An overview on the use of additives and preparation procedure in phase change materials for thermal energy storage with a focus on long term applications

In this review we aim at providing an up-to-date and comprehensive overview on the use of additives within selected Phase Change Materials (PCMs) from both an experimental and more theoretical perspective. Traditionally, mostly focusing on short-term thermal energy storage applications, the addition of (nano)fillers has been extensively studied to enhance unsatisfactory thermo-physical properties in PCMs, in order to overcome limiting aspects such as low thermal conductivity possibly leading to unacceptable long charging and/or discharging periods and inefficient heat-storage systems. On the other hand, here we focus on the most important PCMs for long-term thermal energy storage (i.e. spanning from classical solid-to-liquid to more recent solid-to-solid PCMs) and make an effort in shedding light on the role played not only by additives but also (and importantly) by additivation protocols on the resulting thermo-physical and stability properties. While introducing and connecting to general advantages related to additivation in classical PCMs for thermal energy storage, we discuss specifically the use of additives in sugar alcohols and sodium acetate trihydrate, as well as in novel emerging classes of PCMs capable of undergoing solid-to-solid transitions and showing promising features for long-term heat storage materials. We highlight outstanding issues in the use of additives for property enhancement in PCMs and expect that the present work can contribute to expand the current understanding and field of application of the less mature PCMs for thermal energy storage, especially as far as long term applications are concerned.

Automated summary

This review provides an up-to-date and comprehensive overview of the use of additives in Phase Change Materials (PCMs). It covers both experimental and theoretical perspectives. The traditional focus has been on short-term thermal energy storage applications, where additives have been extensively studied to enhance the unsatisfactory thermo-physical properties of PCMs.
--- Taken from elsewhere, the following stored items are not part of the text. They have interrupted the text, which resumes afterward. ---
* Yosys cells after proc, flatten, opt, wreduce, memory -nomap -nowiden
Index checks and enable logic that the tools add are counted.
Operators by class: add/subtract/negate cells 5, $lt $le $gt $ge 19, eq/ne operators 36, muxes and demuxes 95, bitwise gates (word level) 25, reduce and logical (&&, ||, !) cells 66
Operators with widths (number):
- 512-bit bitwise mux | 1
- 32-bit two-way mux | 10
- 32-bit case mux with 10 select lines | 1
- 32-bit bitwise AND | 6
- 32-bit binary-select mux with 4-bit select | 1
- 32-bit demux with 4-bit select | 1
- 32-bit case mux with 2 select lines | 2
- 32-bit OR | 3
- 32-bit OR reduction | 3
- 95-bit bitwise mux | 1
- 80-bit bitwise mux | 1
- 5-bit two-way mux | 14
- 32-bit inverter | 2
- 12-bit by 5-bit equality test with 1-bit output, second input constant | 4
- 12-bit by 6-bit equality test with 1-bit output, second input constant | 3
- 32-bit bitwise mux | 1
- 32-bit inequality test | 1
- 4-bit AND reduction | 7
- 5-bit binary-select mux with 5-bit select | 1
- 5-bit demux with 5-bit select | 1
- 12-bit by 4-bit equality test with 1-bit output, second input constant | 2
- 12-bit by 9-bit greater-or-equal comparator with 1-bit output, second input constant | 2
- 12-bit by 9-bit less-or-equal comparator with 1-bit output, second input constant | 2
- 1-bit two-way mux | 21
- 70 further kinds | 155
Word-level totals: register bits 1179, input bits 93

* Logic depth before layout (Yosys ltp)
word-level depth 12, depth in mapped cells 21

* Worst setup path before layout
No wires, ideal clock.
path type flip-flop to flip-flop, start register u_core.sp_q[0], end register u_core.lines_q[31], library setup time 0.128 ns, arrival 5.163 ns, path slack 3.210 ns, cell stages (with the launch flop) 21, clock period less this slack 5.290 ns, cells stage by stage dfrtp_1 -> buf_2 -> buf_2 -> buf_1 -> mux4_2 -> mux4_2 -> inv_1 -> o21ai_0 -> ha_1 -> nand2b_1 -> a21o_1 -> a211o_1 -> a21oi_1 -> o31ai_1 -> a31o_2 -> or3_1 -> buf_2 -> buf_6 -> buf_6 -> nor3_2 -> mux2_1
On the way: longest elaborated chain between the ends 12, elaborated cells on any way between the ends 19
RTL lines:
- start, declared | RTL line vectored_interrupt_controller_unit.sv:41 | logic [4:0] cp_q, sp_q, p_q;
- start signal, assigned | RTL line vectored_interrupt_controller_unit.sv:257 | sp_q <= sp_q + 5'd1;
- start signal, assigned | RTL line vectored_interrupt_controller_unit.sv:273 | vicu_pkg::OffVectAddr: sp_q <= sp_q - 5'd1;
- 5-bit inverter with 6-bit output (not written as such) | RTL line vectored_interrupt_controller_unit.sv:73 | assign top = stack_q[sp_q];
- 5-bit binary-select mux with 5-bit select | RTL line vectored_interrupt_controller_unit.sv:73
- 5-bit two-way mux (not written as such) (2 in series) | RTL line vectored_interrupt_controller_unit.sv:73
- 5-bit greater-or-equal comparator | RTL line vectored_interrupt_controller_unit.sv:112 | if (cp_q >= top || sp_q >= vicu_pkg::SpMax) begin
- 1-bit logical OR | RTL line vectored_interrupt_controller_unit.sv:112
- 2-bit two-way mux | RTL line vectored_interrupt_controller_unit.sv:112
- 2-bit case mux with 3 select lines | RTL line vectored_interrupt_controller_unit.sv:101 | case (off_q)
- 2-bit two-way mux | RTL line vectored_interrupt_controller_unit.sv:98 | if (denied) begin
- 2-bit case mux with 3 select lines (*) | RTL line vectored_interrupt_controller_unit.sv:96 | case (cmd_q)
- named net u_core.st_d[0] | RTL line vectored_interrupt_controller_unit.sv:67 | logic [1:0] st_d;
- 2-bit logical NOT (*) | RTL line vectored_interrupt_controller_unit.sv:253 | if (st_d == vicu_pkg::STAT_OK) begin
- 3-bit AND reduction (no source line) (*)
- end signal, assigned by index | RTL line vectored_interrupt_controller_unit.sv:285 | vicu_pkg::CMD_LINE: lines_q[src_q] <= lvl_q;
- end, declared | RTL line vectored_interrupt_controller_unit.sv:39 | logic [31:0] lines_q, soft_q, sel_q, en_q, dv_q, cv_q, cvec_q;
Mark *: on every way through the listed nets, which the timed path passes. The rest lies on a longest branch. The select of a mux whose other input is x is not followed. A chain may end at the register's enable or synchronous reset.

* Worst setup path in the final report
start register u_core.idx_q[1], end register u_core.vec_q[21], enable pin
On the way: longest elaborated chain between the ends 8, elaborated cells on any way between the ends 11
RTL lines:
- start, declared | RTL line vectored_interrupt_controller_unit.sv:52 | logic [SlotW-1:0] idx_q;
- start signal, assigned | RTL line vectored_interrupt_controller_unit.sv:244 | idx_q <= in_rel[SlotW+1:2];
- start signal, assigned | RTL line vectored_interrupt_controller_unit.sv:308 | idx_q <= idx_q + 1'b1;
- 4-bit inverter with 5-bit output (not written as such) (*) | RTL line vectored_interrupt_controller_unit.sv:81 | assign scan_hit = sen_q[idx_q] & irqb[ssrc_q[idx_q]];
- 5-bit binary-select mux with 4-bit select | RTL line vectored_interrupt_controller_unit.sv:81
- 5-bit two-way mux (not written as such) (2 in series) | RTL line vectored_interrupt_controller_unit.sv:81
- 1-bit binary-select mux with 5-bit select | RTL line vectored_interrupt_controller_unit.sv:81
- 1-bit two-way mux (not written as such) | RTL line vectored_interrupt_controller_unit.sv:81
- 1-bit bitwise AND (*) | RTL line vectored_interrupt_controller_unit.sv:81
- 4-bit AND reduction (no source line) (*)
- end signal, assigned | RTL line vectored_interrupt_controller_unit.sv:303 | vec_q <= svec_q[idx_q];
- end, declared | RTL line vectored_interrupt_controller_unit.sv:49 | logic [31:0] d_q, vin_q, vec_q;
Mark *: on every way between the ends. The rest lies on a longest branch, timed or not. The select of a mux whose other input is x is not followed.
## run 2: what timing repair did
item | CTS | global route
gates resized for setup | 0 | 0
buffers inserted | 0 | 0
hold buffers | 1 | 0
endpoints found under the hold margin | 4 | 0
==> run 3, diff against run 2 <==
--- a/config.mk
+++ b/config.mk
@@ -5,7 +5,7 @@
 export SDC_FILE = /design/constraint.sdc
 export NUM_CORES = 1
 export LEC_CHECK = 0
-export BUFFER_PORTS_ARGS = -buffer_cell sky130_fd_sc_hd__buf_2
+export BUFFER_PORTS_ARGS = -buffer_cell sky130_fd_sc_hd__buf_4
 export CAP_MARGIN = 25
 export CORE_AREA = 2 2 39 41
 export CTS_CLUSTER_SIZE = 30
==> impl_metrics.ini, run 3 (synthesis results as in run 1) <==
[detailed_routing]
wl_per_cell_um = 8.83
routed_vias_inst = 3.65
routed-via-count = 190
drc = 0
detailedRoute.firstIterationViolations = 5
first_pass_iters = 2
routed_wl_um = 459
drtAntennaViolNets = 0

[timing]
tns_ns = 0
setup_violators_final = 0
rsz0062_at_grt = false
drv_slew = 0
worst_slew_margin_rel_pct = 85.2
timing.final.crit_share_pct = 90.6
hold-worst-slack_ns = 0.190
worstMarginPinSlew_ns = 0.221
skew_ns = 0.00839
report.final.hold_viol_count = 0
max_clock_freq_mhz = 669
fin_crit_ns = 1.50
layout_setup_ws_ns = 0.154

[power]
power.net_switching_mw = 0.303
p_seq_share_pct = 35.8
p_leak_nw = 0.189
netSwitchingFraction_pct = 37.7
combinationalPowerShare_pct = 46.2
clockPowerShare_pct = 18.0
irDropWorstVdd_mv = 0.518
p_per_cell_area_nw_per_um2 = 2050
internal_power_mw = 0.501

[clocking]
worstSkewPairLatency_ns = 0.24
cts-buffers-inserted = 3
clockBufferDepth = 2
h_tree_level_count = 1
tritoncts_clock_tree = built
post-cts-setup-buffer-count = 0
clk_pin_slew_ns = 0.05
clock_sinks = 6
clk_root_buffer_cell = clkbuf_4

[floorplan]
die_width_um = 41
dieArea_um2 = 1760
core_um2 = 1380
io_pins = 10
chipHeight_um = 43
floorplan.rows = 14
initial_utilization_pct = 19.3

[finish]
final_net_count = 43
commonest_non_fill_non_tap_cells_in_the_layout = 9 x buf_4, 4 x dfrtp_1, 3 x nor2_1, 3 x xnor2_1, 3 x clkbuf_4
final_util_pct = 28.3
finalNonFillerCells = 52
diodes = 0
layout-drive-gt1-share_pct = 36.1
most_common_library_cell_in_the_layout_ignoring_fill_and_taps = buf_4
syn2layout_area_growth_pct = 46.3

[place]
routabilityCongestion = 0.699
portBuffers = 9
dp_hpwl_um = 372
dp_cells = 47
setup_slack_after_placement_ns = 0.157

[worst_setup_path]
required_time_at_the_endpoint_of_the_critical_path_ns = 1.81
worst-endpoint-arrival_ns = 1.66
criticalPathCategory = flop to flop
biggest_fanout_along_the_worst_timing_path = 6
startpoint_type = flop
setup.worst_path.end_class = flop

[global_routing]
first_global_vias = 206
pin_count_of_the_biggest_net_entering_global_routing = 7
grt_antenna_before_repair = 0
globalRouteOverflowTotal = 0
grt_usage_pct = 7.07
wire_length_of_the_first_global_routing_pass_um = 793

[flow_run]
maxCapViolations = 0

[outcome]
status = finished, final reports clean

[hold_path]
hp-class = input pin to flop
==> src/design/pcm_frame_level_dbfs.sv <==
// Frame level meter top level: accumulator, shared divide/compare unit and sequencer.
// Depends on pfl_pkg and pcm_frame_level_dbfs_macros.svh.
//
// Usage:
//   Samples arrive on the input channel (in_valid_i / in_stall_o, payload in_data_i),
//   one signed 16-bit sample per transaction. A sample without last_sample is absorbed
//   directly into the accumulator, so samples inside a frame stream at one per cycle. Once 65536
//   samples are held, further samples of the frame are ignored.
//   The sample flagged last_sample ends the frame. The block then stalls its input
//   and runs the mean and level through one shared 18-bit subtractor: restoring
//   division (one quotient bit per cycle), then a binary search over the 90-entry
//   dB threshold table. The result is loaded into the output register once the
//   output slot is free, and the input takes samples again in the same cycle.
//   The output channel (out_valid_o / out_stall_i, payload out_data_o) holds its
//   transaction while stalled. A new frame may accumulate meanwhile; if its result
//   is ready before the old one is taken, the block waits with its input stalled.
//   Reset clears the accumulator, the sample count, the sequencer and the output
//   valid flag; no clearing pass is needed.
`timescale 1ns / 1ps
`include "pcm_frame_level_dbfs_macros.svh"

module pcm_frame_level_dbfs (
  input  logic              clk_i,
  input  logic              rst_ni,
  input  logic              in_valid_i,
  output logic              in_stall_o,
  input  pfl_pkg::in_item_t  in_data_i,
  output logic              out_valid_o,
  input  logic              out_stall_i,
  output pfl_pkg::out_item_t out_data_o
);

  // Sequencer states.
  localparam logic [1:0] StIdle = 2'd0;
  localparam logic [1:0] StDiv  = 2'd1;
  localparam logic [1:0] StSrch = 2'd2;
  localparam logic [1:0] StOut  = 2'd3;

  logic [1:0]  state_q, state_d;
  logic [4:0]  step_q, step_d;
  logic [31:0] sum_q, sum_d;
  logic [16:0] cnt_q, cnt_d;
  logic [31:0] quo_q, quo_d;
  logic [16:0] rem_q, rem_d;
  logic [16:0] div_q, div_d;
  logic [6:0]  idx_q, idx_d;
  logic        out_valid_q, out_valid_d;
  pfl_pkg::out_item_t out_q, out_d;

  logic        in_accept;
  logic [16:0] mag;
  logic        cnt_room;
  logic [31:0] sum_next;
  logic [16:0] cnt_next;
  logic [17:0] partial;
  logic [17:0] op_a, op_b;
  logic [18:0] diff;
  logic        ge;
  logic [6:0]  trial;
  logic [15:0] thr;
  logic        slot_free;

  assign in_stall_o  = (state_q != StIdle);
  assign in_accept   = in_valid_i && !in_stall_o;
  assign out_valid_o = out_valid_q;
  assign out_data_o  = out_q;
  assign slot_free   = !out_valid_q || !out_stall_i;

  // Magnitude of the sample; the most negative code maps to 32768.
  assign mag = in_data_i.sample[15] ? (17'h10000 - {1'b0, in_data_i.sample})
                                    : {1'b0, in_data_i.sample};

  // Accumulate unless the frame has reached its sample limit.
  assign cnt_room = (cnt_q < 17'(pfl_pkg::MaxFrameSamples));
  assign sum_next = cnt_room ? (sum_q + {15'd0, mag}) : sum_q;
  assign cnt_next = cnt_room ? (cnt_q + 17'd1) : cnt_q;

  // Binary search candidate and its table threshold.
  assign trial = idx_q | (7'd1 << step_q[2:0]);
  assign thr   = pfl_pkg::db_threshold(trial);

  // Shared subtractor: division step or threshold compare.
  assign partial = {rem_q, quo_q[31]};
  always_comb begin
    if (state_q == StSrch) begin
      op_a = {2'd0, thr};
      op_b = {2'd0, quo_q[15:0]};
    end else begin
      op_a = partial;
      op_b = {1'b0, div_q};
    end
  end
  assign diff = {1'b0, op_a} - {1'b0, op_b};
  assign ge   = !diff[18];

  // Sequencer and datapath next state.
  always_comb begin
    state_d     = state_q;
    step_d      = step_q;
    sum_d       = sum_q;
    cnt_d       = cnt_q;
    quo_d       = quo_q;
    rem_d       = rem_q;
    div_d       = div_q;
    idx_d       = idx_q;
    out_d       = out_q;
    out_valid_d = out_valid_q && out_stall_i;

    unique case (state_q)
      StIdle: begin
        if (in_accept) begin
          if (in_data_i.last_sample) begin
            quo_d   = sum_next;
            div_d   = cnt_next;
            rem_d   = 17'd0;
            step_d  = 5'd31;
            sum_d   = 32'd0;
            cnt_d   = 17'd0;
            state_d = StDiv;
          end else begin
            sum_d = sum_next;
            cnt_d = cnt_next;
          end
        end
      end
      StDiv: begin
        rem_d = ge ? diff[16:0] : partial[16:0];
        quo_d = {quo_q[30:0], ge};
        if (step_q == 5'd0) begin
          step_d  = 5'd6;
          idx_d   = 7'd0;
          state_d = StSrch;
        end else begin
          step_d = step_q - 5'd1;
        end
      end
      StSrch: begin
        // A zero mean reports 0 dB, so no step is taken for it.
        if (ge && (quo_q[15:0] != 16'd0)) begin
          idx_d = trial;
        end
        if (step_q == 5'd0) begin
          state_d = StOut;
        end else begin
          step_d = step_q - 5'd1;
        end
      end
      StOut: begin
        if (slot_free) begin
          out_d.level_db       = -$signed({1'b0, idx_q});
          out_d.mean_amplitude = quo_q[15:0];
          out_valid_d          = 1'b1;
          state_d              = StIdle;
        end
      end
      default: state_d = StIdle;
    endcase
  end

  // Control registers.
  always_ff @(posedge clk_i or negedge rst_ni) begin
    if (!rst_ni) begin
      state_q     <= StIdle;
      step_q      <= 5'd0;
      sum_q       <= 32'd0;
      cnt_q       <= 17'd0;
      out_valid_q <= 1'b0;
    end else begin
      state_q     <= state_d;
      step_q      <= step_d;
      sum_q       <= sum_d;
      cnt_q       <= cnt_d;
      out_valid_q <= out_valid_d;
    end
  end

  // Payload registers.
  always_ff @(posedge clk_i) begin
    quo_q <= quo_d;
    rem_q <= rem_d;
    div_q <= div_d;
    idx_q <= idx_d;
    out_q <= out_d;
  end

  // Assertions.
  `PFL_ASSERT(a_last_stalls, clk_i, rst_ni, in_accept && in_data_i.last_sample |=> in_stall_o, "last sample did not start the frame computation")
  `PFL_ASSERT(a_out_from_seq, clk_i, rst_ni, $rose(out_valid_q) |-> $past(state_q) == StOut, "result appeared outside the output step")
  `PFL_ASSERT(a_mean_range, clk_i, rst_ni, out_valid_q |-> out_q.mean_amplitude <= 16'd32768, "mean amplitude above full scale")
  `PFL_ASSERT(a_silent_level, clk_i, rst_ni, out_valid_q && out_q.mean_amplitude == 16'd0 |-> out_q.level_db == 8'sd0, "silent frame gave a nonzero level")
  `PFL_ASSERT_ALWAYS(a_cnt_limit, clk_i, !rst_ni || cnt_q <= 17'(pfl_pkg::MaxFrameSamples), "sample count beyond frame limit")

endmodule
In this review, the emphasis is on the most important PCMs for long-term thermal energy storage. The role played by additives and additivation protocols on the thermo-physical and stability properties of PCMs is discussed. The use of additives in sugar alcohols, sodium acetate trihydrate, and emerging PCMs capable of solid-to-solid transitions is specifically highlighted. The review also identifies outstanding issues and aims to contribute to the understanding and application of less mature PCMs for long-term thermal energy storage.